WLOT & Shawnigan Lake School Press Release May 24th, 2022
Shawnigan Lake School and Women Leaders of Tomorrow are delighted to welcome a young leader from Afghanistan to Canada.
Marina arrived safely in Vancouver last week following a courageous journey on her own to Islamabad in Pakistan, where she spent an extended stay of three months waiting for the necessary paperwork to come through. The entire process took nine months. Earlier this week, she reached her final destination at Shawnigan Lake School, a boarding school on Vancouver Island, where she will complete her high school education.
Until recently, Marina was a student of Marefat High School, a school in Afghanistan whose founder, Aziz Royesh, envisioned a modern school that valued gender equality and emphasized math, sciences, and student leadership.
When the Taliban took over the government in August 2021, they immediately banned girls’ education above Grade 6. Marefat High School was closed, forcing Marina and her schoolmates to stay home. Marina was prevented from accessing education, but she didn’t give up. She contacted the founder and Executive Director of Women Leaders of Tomorrow (WLOT), Friba Rezayee, and asked for help to leave Afghanistan so that she could pursue her education.
At the time, Marina was an English student of WLOT. One of the many services this Vancouver-based non-profit organization provides is English language training programs for young women in Afghanistan. Volunteer teachers and tutors from across Canada connect with language learners online. Thanks to WLOT, Marina studied English for nine months with an English teacher and mentor from Newfoundland before arriving in Canada.
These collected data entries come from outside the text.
$ cat config.mk
export PLATFORM = sky130hd
export DESIGN_NAME = median_prefiltered_moving_average_core
export DESIGN_NICKNAME = d
export VERILOG_FILES = /design/src/rtl/mpma_pkg.sv /design/src/rtl/mpma_front.sv /design/src/rtl/mpma_fifo.sv /design/src/rtl/mpma_back.sv /design/src/rtl/median_prefiltered_moving_average_core.sv
export SDC_FILE = /design/constraint.sdc
export NUM_CORES = 2
export LEC_CHECK = 0
export BUFFER_PORTS_ARGS = -buffer_cell sky130_fd_sc_hd__buf_4
export CORE_MARGIN = 1.5
export CORE_UTILIZATION = 25
export DETAILED_ROUTE_END_ITERATION = 10
export PLACE_DENSITY = 0.49
export SLEW_MARGIN = 10
export SYNTH_ARGS = -nofsm -noshare
export SYNTH_HDL_FRONTEND = slang
export SYNTH_HIERARCHICAL = 1
export SYNTH_SLANG_ARGS = --single-unit
$ cat constraint.sdc
create_clock -name clk -period 11.15 [get_ports clk]
set_input_delay 0 -clock clk [delete_from_list [all_inputs] [get_ports clk]]
set_output_delay 0 -clock clk [all_outputs]
set_load 0.005 [all_outputs]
Ms. Rezayee recalls a conversation with Marina shortly after the Taliban takeover. “I was devastated when I witnessed my country fall into the hands of the Taliban,” she shares. “I watched it live at 3:30 a.m. PST in my apartment in Vancouver. And I could hardly speak over the phone, but I still needed to call Marina to check that she was okay.”
Marina was very composed. When Ms. Rezayee asked how she was so calm, Marina responded, “I am calm because I am planning to become the first female president of Afghanistan so that I can help to fix this turmoil.”
“The reason that our country fell to a group of armed men is because it is run by uneducated leaders,” she continued over the phone. “You must invest in the youth of Afghanistan if you want to rebuild our country.”
Marina openly shares that she intends to “fight the Taliban with knowledge and education.” She is very excited to start that process through this new journey in Canada, where she will complete her high school education and pursue post-secondary studies.
Ms. Rezayee says that she is grateful to those in Canada who listen to the Afghan girls’ concerns about their education and to Shawnigan Lake School for providing Marina with the opportunity to complete her Grade 11 and 12 years. Marina will now have the chance to become the leader she wants to become.
Earlier this year, Shawnigan Lake School was able to work with the United World College network to help two Afghan girls get through the Taliban checkpoints in Kabul Airport and onto one of the last evacuation flights. They flew to Canada via Germany and settled in Toronto, where they are attending a local public school.
Ms. Rezayee and WLOT contacted Shawnigan Lake School to see if it could help Marina. The Head of School, Richard “Larry” Lamont, and the School were pleased to offer her a full scholarship and are honoured to welcome her as the newest member of their community.
“I am certain it is not the impact that we will have on her but the impact she will have on us – as she introduces us to her culture, her stories and her world,” said Mr. Lamont. “She has demonstrated incredible courage to come here to the other side of the world to continue her education.”
Marina receives an Impact Scholarship offered by Shawnigan Lake School – created to support students from conflict and post-conflict areas. She will be joined over the summer by two students from Ukraine who are leaving the upheaval in their country. Shawnigan Lake School has a strong tradition of taking students from Nepal, a post-conflict country, and has experienced the lasting impact the diversity of these scholars has had on the students and staff at the School over the years.
The School hopes that other schools will be motivated to help so that other girls like Marina can be equipped and empowered as tomorrow’s change leaders.